_AIM OF THE EXERCISE_. The required answer is every line of the data containing the word "cycles".

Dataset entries
================

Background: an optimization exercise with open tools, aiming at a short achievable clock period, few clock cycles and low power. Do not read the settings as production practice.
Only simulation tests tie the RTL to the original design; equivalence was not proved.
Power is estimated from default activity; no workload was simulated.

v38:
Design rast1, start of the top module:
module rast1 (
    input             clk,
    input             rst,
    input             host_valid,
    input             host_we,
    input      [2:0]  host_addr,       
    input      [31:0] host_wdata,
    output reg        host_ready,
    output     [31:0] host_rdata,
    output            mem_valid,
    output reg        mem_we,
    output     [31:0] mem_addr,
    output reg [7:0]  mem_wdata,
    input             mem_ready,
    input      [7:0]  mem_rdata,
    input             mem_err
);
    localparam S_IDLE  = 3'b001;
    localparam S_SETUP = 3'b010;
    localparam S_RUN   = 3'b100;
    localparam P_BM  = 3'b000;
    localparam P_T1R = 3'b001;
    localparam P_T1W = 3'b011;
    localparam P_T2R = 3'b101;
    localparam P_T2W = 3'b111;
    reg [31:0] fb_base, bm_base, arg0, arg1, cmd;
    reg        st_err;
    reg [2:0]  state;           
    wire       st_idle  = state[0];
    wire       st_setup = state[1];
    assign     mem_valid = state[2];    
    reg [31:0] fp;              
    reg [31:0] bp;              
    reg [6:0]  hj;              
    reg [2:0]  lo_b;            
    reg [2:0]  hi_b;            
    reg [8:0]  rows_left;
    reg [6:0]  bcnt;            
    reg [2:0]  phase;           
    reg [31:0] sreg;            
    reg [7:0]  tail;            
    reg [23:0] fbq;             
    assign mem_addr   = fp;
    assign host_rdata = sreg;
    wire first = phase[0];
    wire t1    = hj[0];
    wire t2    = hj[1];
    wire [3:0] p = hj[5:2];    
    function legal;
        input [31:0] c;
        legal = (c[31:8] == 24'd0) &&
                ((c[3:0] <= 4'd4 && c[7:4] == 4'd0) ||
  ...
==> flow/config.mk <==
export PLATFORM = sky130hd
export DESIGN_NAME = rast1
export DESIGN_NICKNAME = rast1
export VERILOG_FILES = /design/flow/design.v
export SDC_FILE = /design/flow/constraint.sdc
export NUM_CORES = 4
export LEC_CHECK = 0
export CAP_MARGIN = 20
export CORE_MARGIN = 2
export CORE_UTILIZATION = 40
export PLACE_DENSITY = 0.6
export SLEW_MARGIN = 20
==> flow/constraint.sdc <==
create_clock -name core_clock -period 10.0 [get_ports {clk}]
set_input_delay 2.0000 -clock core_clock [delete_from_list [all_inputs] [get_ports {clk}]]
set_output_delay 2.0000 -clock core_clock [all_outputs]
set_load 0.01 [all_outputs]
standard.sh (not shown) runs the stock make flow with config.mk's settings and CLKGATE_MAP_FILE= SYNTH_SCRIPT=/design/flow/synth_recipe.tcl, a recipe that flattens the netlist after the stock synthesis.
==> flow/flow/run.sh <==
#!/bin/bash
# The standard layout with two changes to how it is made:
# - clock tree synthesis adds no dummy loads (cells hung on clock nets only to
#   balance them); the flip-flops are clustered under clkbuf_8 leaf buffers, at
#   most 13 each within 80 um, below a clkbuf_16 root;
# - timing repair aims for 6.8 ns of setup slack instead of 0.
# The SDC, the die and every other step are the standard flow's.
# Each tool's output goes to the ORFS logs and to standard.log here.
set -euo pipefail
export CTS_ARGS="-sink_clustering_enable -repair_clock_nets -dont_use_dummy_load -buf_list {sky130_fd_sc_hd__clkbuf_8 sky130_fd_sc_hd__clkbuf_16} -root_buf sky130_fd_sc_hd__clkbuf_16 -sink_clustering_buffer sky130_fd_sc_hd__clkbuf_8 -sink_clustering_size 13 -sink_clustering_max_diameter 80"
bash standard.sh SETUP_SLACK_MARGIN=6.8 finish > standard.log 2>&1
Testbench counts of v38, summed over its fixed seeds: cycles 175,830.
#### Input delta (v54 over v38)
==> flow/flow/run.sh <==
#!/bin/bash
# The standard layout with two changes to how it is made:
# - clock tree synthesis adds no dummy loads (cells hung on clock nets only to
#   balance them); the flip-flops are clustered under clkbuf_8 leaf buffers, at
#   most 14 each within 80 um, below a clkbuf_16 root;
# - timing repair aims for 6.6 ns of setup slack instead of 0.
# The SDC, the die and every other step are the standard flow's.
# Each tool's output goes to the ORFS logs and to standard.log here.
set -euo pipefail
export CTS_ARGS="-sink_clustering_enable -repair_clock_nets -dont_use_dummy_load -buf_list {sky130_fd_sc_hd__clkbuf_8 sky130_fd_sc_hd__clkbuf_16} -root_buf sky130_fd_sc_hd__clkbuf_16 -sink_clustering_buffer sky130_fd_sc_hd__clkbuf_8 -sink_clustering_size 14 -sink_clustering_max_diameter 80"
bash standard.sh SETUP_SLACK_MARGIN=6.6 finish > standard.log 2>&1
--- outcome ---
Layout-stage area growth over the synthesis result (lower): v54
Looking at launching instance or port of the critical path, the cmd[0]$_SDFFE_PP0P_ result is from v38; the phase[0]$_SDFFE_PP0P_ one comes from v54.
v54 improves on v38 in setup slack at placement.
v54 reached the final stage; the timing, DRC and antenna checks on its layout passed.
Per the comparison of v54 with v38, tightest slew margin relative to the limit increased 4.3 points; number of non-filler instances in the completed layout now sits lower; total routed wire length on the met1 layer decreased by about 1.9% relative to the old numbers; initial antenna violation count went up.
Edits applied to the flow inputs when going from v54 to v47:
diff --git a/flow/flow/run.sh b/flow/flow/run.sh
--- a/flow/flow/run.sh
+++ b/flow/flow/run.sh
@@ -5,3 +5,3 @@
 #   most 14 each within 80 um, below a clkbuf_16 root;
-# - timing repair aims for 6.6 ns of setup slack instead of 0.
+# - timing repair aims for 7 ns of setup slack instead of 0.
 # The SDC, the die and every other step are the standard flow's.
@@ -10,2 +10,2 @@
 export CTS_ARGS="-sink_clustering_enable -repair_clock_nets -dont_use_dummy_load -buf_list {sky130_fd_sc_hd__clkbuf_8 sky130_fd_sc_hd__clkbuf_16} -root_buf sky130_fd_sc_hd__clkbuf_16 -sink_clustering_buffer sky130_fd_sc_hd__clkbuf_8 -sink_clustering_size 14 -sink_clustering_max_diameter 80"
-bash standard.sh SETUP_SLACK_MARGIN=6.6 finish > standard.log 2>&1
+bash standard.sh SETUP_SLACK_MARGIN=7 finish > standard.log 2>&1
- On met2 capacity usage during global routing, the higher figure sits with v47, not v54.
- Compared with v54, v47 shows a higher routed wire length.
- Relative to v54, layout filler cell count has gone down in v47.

================

_ANSWER SECTION_.
Background: an optimization exercise with open tools, aiming at a short achievable clock period, few clock cycles and low power. Do not read the settings as production practice.
Testbench counts of v38, summed over its fixed seeds: cycles 175,830.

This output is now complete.